Exercise aim:
Reply with one number: the count of lines in the records below that hold "above".

*** Dataset ***

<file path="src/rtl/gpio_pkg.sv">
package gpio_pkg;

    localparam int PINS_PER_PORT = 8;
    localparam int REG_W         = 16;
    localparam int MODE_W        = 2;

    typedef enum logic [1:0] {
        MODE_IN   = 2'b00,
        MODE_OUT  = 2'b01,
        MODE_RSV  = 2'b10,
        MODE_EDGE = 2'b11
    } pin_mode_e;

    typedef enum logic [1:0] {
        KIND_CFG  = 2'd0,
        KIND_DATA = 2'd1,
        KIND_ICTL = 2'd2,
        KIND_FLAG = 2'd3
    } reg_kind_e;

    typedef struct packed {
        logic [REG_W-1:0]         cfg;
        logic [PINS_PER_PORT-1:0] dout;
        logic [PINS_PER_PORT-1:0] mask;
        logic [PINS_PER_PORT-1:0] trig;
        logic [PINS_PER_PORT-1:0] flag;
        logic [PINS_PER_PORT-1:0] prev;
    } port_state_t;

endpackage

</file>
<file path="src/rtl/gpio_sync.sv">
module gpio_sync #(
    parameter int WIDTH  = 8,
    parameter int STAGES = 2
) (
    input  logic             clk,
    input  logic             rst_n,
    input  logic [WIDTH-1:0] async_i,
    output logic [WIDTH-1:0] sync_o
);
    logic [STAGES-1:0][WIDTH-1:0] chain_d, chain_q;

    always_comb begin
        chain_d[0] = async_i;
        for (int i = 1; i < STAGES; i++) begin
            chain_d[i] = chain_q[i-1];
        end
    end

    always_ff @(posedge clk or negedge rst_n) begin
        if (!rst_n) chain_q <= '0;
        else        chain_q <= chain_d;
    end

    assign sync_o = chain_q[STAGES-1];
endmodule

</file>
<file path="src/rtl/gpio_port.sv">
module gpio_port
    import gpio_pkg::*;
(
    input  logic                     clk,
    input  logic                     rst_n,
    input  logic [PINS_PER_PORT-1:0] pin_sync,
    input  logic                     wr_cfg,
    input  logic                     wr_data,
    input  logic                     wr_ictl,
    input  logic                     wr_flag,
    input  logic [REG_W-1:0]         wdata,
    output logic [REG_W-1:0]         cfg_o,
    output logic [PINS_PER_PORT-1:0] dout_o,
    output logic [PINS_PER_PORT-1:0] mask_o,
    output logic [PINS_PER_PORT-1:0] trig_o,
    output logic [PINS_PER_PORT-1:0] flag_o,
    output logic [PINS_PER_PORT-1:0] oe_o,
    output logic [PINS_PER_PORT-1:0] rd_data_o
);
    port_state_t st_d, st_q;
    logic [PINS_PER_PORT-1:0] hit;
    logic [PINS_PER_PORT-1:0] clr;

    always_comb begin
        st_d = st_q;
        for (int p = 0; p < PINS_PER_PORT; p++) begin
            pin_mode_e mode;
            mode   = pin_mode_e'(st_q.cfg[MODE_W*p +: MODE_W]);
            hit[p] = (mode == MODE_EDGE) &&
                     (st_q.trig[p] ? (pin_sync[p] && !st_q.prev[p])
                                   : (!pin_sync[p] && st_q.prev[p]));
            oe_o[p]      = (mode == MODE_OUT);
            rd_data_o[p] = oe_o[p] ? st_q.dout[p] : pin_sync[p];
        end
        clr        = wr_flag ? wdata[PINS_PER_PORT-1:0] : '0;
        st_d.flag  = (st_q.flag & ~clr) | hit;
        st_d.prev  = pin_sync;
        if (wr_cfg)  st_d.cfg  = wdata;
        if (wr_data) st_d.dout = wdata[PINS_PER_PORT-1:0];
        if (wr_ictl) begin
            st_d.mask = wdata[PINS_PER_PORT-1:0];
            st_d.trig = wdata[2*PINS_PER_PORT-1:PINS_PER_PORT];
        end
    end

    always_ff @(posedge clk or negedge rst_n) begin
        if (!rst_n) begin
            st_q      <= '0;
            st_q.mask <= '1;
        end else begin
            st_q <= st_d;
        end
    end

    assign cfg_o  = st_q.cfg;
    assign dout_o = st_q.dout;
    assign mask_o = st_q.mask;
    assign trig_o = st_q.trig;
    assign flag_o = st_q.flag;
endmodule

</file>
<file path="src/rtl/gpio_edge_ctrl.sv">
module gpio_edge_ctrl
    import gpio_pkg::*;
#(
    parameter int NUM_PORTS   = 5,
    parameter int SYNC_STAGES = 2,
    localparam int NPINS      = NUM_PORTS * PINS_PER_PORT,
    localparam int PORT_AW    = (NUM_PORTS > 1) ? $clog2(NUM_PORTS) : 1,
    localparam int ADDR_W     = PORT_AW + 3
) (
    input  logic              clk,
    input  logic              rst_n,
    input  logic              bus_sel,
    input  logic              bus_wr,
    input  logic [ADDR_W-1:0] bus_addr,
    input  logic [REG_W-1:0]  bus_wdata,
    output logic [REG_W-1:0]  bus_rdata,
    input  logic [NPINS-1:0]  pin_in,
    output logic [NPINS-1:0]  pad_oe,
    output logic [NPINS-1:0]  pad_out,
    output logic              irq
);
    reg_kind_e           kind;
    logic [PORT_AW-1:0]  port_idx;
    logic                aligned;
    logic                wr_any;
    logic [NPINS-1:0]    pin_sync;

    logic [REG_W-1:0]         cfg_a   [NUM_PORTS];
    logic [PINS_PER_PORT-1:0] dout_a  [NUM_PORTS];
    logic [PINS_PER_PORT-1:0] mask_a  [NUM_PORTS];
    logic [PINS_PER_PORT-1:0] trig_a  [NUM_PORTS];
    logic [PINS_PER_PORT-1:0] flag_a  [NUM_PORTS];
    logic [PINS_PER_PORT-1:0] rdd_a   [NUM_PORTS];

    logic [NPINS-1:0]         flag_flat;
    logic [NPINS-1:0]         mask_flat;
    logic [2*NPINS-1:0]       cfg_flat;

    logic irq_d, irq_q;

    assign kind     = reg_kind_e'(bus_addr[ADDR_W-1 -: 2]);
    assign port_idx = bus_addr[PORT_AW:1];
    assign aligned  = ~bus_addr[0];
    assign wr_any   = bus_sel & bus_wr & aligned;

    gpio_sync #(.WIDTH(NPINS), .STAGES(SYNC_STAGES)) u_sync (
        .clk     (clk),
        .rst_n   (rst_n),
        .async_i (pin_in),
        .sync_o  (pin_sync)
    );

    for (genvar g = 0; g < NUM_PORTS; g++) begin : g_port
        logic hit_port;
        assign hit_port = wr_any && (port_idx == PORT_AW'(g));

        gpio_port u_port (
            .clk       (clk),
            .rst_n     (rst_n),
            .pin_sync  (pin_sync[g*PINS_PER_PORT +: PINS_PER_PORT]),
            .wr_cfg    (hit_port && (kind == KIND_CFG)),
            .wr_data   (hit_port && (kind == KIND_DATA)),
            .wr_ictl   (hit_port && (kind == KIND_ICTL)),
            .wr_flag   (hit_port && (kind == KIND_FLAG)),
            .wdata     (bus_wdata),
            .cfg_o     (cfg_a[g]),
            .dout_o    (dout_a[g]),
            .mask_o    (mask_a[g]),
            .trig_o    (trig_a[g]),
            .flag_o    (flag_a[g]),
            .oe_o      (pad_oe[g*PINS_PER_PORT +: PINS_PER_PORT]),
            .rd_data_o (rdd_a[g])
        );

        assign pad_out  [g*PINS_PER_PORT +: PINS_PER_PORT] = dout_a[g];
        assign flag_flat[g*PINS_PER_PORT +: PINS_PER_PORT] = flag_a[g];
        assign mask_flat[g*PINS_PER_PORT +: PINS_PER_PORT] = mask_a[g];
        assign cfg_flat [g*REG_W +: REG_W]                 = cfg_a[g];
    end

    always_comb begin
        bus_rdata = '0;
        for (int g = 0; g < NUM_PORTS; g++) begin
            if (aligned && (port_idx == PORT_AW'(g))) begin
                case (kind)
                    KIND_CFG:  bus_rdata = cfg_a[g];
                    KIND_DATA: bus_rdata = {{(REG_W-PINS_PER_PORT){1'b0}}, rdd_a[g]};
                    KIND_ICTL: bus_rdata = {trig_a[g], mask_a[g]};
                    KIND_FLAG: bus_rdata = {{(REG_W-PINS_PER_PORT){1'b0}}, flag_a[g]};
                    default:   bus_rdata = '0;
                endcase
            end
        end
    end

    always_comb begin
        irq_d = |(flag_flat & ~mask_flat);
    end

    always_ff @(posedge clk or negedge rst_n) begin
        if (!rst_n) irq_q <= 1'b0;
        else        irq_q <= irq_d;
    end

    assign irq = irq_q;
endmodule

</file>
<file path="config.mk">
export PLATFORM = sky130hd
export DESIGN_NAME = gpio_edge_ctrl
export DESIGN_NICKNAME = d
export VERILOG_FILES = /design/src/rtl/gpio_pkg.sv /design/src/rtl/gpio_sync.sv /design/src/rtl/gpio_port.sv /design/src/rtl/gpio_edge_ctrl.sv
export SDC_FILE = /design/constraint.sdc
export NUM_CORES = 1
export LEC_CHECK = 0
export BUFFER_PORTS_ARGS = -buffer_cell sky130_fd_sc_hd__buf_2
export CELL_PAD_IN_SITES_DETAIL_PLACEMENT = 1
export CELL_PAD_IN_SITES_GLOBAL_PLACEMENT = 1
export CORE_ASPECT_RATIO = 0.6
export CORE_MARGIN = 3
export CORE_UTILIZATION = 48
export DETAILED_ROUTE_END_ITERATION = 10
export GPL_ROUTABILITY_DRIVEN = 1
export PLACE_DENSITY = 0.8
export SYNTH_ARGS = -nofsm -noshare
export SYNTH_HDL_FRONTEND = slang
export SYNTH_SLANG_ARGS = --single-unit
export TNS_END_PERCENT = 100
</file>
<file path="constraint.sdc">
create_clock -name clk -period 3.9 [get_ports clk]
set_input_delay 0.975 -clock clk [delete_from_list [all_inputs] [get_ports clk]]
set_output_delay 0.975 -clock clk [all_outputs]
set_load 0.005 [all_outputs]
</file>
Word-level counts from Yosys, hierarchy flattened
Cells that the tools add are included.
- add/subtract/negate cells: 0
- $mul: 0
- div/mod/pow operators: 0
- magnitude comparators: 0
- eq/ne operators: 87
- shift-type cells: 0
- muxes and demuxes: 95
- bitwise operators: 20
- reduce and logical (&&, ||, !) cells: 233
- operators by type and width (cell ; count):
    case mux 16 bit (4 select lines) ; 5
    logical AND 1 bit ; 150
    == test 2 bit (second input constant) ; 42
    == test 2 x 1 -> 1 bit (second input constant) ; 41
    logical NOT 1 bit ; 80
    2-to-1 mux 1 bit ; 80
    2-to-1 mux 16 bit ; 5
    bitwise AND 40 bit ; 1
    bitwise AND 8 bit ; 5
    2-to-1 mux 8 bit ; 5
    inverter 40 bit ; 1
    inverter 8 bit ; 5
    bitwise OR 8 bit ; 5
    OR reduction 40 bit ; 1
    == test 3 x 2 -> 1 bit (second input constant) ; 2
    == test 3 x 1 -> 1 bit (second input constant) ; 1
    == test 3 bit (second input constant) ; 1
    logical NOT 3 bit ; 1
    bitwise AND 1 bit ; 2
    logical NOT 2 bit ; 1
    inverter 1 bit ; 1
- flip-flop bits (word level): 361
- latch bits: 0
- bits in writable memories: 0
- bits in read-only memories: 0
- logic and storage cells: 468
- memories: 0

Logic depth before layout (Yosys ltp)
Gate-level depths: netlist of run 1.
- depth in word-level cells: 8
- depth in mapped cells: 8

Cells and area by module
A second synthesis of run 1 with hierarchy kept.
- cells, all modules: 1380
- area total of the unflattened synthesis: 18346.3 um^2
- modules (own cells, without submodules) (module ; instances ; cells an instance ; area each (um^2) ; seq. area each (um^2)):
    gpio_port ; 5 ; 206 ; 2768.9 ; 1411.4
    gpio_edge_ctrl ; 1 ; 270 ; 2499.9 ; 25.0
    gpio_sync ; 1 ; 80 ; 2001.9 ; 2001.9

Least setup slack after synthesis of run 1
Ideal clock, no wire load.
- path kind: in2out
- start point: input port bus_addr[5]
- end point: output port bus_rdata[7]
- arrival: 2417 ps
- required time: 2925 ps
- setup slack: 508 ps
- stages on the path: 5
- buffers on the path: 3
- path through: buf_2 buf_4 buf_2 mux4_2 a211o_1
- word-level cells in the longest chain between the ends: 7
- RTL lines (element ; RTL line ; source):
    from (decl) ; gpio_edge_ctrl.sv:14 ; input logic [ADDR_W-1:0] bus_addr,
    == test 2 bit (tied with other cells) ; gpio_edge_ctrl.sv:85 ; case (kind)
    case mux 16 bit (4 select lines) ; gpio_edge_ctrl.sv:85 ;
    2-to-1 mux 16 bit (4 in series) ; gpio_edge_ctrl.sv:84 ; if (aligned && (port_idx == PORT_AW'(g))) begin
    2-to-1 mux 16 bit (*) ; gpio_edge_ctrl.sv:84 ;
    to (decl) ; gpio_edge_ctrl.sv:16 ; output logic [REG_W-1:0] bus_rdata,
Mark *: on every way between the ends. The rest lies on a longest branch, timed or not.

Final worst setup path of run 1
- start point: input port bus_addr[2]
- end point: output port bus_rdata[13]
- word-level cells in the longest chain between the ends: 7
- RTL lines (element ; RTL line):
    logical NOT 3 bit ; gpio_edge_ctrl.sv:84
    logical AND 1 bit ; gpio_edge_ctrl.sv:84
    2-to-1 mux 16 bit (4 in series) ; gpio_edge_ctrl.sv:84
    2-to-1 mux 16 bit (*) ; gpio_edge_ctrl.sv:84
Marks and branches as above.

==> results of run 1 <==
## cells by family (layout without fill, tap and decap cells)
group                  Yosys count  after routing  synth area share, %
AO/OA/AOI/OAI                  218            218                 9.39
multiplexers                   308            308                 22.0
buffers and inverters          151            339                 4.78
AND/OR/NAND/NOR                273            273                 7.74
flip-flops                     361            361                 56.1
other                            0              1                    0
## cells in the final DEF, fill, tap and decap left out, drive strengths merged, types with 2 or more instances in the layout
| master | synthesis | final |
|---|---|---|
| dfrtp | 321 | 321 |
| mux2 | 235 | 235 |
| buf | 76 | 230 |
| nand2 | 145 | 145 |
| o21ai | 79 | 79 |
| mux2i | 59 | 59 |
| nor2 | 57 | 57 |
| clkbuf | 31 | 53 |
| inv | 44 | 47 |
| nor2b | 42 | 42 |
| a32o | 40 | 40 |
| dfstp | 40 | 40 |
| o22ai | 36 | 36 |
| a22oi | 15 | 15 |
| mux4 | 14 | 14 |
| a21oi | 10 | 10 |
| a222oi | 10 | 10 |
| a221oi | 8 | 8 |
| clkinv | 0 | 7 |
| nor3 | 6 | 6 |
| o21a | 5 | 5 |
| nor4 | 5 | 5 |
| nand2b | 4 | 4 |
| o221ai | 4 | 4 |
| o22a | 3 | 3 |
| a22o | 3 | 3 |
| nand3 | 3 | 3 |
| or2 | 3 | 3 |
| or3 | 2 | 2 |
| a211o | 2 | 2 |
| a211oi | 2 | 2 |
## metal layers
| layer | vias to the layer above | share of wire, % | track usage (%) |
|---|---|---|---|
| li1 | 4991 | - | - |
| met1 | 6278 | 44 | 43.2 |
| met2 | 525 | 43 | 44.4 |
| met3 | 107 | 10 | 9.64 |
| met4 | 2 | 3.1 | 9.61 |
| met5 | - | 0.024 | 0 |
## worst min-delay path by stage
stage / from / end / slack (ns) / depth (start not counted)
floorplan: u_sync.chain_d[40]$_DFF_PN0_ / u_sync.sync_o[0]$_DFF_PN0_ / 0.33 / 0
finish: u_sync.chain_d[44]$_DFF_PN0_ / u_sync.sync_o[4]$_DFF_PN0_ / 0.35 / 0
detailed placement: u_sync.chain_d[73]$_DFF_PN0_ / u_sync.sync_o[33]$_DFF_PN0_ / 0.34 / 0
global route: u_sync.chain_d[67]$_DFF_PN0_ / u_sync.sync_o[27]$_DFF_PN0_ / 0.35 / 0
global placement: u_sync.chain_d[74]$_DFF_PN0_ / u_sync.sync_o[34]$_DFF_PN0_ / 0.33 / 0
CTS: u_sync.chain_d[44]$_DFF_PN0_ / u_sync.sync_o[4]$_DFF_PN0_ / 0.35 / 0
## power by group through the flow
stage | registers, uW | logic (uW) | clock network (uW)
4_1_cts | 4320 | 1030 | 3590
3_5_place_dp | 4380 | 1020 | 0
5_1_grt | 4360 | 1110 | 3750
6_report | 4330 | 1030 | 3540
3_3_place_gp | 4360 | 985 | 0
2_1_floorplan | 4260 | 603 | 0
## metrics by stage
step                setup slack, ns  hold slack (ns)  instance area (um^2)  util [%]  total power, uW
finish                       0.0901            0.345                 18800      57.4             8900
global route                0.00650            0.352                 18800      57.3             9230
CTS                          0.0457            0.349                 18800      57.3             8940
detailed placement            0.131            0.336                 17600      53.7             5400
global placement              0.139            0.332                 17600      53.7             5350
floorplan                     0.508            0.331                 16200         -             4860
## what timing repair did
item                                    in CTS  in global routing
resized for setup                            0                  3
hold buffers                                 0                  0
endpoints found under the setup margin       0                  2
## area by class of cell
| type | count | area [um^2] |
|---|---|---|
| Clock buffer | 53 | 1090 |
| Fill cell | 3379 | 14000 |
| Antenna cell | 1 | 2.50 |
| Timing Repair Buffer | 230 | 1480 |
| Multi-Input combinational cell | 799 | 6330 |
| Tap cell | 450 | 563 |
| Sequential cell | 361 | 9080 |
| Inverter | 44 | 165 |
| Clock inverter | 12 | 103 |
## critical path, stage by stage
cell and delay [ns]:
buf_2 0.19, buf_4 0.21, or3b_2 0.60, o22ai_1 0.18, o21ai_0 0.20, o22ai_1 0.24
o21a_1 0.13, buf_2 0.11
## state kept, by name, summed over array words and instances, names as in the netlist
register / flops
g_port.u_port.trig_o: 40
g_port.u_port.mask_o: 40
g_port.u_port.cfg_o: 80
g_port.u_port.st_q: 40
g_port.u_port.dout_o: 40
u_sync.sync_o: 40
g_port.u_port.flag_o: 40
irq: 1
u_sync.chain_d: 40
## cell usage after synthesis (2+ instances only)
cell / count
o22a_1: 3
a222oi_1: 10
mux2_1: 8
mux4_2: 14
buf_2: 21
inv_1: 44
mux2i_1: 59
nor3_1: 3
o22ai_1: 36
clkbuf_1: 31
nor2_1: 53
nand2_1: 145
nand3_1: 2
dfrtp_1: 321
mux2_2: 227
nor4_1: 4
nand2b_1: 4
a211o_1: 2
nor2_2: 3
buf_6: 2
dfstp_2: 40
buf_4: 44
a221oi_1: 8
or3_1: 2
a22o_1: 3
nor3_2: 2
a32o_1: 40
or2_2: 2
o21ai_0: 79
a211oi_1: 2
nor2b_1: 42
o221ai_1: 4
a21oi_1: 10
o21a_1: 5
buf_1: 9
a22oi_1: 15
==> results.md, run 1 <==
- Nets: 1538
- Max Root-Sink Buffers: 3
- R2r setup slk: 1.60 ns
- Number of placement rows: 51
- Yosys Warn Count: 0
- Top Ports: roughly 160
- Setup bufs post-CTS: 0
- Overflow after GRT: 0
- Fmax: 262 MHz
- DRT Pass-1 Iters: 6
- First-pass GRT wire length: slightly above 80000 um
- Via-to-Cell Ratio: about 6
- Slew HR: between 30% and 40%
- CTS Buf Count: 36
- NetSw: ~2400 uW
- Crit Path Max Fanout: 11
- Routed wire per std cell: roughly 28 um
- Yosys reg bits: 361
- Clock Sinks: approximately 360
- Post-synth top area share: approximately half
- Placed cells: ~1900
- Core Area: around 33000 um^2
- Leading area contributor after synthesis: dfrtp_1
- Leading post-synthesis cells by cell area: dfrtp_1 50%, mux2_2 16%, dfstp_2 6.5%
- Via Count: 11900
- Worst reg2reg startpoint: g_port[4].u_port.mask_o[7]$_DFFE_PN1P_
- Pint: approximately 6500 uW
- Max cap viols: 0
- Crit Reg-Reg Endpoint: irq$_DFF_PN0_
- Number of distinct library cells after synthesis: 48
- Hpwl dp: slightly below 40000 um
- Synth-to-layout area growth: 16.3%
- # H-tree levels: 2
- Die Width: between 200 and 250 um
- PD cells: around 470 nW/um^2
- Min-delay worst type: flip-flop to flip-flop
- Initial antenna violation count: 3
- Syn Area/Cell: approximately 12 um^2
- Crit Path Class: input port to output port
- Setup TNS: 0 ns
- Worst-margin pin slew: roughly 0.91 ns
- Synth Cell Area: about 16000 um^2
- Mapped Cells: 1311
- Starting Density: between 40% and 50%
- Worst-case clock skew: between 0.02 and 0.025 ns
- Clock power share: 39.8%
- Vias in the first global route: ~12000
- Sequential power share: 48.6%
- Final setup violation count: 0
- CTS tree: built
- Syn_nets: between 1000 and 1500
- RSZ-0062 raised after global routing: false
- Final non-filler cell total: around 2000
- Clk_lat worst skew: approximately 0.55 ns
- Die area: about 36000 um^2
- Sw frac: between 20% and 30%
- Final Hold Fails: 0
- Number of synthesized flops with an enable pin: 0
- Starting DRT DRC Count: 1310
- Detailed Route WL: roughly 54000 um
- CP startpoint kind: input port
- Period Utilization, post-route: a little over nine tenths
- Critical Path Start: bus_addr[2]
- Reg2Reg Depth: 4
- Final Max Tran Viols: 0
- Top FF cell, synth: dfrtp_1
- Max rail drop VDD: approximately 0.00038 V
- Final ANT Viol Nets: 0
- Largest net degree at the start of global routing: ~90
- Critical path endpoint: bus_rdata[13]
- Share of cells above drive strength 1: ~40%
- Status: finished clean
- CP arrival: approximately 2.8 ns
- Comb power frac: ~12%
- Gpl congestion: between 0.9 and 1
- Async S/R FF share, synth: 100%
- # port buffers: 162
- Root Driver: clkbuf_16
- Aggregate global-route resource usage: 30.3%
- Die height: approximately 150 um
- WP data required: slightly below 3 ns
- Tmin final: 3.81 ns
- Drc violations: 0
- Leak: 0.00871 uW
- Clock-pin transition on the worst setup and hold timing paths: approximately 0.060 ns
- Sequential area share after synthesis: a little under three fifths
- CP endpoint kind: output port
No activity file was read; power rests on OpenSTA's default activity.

*** End of Dataset ***

Response to the task:
4